Dust Rings and Cavities in the Protoplanetary Disks around HD 163296 and DoAr 44

TL;DR

This study models the dust and substructure in the protoplanetary disks around HD 163296 and DoAr 44, revealing dust mass estimates, potential planet masses, and disk formation mechanisms based on multi-wavelength observations.

Contribution

The paper provides detailed models of disk substructures, estimates dust masses, and constrains potential planet masses, advancing understanding of planet formation conditions.

Findings

Dust masses in disks are consistent with previous estimates.

Potential planet mass in DoAr 44's cavity is between 0.5 and 1.6 Jupiter masses.
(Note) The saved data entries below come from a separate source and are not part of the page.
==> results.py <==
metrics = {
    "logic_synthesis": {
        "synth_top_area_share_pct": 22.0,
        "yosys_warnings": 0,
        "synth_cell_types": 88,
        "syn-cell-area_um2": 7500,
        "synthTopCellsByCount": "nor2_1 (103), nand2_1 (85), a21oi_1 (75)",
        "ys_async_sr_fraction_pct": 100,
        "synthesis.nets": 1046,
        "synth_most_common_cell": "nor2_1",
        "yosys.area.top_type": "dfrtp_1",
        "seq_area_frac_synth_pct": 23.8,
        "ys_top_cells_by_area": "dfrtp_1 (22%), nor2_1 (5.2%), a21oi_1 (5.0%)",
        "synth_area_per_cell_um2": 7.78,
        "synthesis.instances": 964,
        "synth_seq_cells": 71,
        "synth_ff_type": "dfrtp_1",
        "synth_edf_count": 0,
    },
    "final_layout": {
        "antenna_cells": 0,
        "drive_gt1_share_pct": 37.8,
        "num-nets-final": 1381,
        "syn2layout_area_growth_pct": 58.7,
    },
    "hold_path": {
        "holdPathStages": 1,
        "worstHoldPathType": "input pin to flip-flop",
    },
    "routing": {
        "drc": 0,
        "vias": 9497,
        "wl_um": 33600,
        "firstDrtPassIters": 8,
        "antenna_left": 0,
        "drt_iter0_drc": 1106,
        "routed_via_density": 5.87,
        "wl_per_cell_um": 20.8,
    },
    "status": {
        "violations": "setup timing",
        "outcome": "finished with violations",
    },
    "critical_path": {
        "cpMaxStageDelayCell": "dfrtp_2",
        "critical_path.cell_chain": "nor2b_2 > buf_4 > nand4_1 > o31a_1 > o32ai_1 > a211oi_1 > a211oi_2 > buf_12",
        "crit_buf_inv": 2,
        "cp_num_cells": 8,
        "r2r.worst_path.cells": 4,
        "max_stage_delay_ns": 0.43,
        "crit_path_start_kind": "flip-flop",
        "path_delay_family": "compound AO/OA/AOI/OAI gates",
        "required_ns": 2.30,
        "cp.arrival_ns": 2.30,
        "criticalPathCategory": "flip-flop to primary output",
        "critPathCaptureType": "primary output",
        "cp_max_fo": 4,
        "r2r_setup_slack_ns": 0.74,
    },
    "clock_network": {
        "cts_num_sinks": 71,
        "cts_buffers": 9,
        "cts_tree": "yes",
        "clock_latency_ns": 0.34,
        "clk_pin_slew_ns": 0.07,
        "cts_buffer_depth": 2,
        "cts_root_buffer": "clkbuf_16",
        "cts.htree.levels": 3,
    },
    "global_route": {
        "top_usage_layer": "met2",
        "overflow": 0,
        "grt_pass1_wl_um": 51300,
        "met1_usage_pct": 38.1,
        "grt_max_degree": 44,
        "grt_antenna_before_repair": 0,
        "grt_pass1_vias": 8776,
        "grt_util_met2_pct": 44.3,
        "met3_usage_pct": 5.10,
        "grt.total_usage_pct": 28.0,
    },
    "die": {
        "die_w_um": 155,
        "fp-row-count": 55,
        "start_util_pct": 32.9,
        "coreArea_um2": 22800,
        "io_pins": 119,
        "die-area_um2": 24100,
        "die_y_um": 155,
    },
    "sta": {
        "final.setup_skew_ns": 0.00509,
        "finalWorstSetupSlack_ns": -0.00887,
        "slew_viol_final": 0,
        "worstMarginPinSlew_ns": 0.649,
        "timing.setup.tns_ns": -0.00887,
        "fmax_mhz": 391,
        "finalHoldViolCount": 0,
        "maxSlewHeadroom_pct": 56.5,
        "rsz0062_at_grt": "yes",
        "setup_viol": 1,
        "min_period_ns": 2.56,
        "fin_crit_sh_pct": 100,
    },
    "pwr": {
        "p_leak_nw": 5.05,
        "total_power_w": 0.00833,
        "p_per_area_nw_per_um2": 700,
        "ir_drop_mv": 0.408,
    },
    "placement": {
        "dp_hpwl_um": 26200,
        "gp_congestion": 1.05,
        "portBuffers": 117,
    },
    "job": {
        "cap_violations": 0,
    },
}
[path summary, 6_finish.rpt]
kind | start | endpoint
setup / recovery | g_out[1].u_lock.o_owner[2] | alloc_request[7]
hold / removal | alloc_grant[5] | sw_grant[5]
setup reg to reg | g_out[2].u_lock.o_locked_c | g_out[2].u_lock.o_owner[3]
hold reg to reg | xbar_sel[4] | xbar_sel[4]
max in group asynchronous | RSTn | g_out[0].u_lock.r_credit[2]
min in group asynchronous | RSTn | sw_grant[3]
Disk structures can be explained by dust drift through gas distributions.

Abstract

We model substructure in the protoplanetary disks around DoAr 44 and HD 163296 in order to better understand the conditions under which planets may form. We match archival millimeter-wavelength thermal emission against models of the disks' structure that are in radiation balance with the starlight heating and in vertical hydrostatic equilibrium, and then compare to archival polarized scattered near-infrared images of the disks. The millimeter emission arises in the interior, while the scattered near-infrared radiation probes the disks' outer layers. Our best model of the HD 163296 disk has dust masses $81\pm 13$ $M_\oplus$ in the inner ring at 68 au and $82^{+26}_{-16}$ $M_\oplus$ in the outer ring at 102 au, both falling within the range of estimates from previous studies. Our DoAr 44 model has total dust mass $84^{+7.0}_{-3.5}$ $M_\oplus$. Unlike HD 163296, DoAr 44 as of yet has no detected planets. If the central cavity in the DoAr 44 disk is caused by a planet, the planet's mass must be at least 0.5 $M_J$ and is unlikely to be greater than 1.6 $M_J$. We demonstrate that the DoAr 44 disk's structure with a bright ring offset within a fainter skirt can be formed by dust particles drifting through a plausible distribution of gas.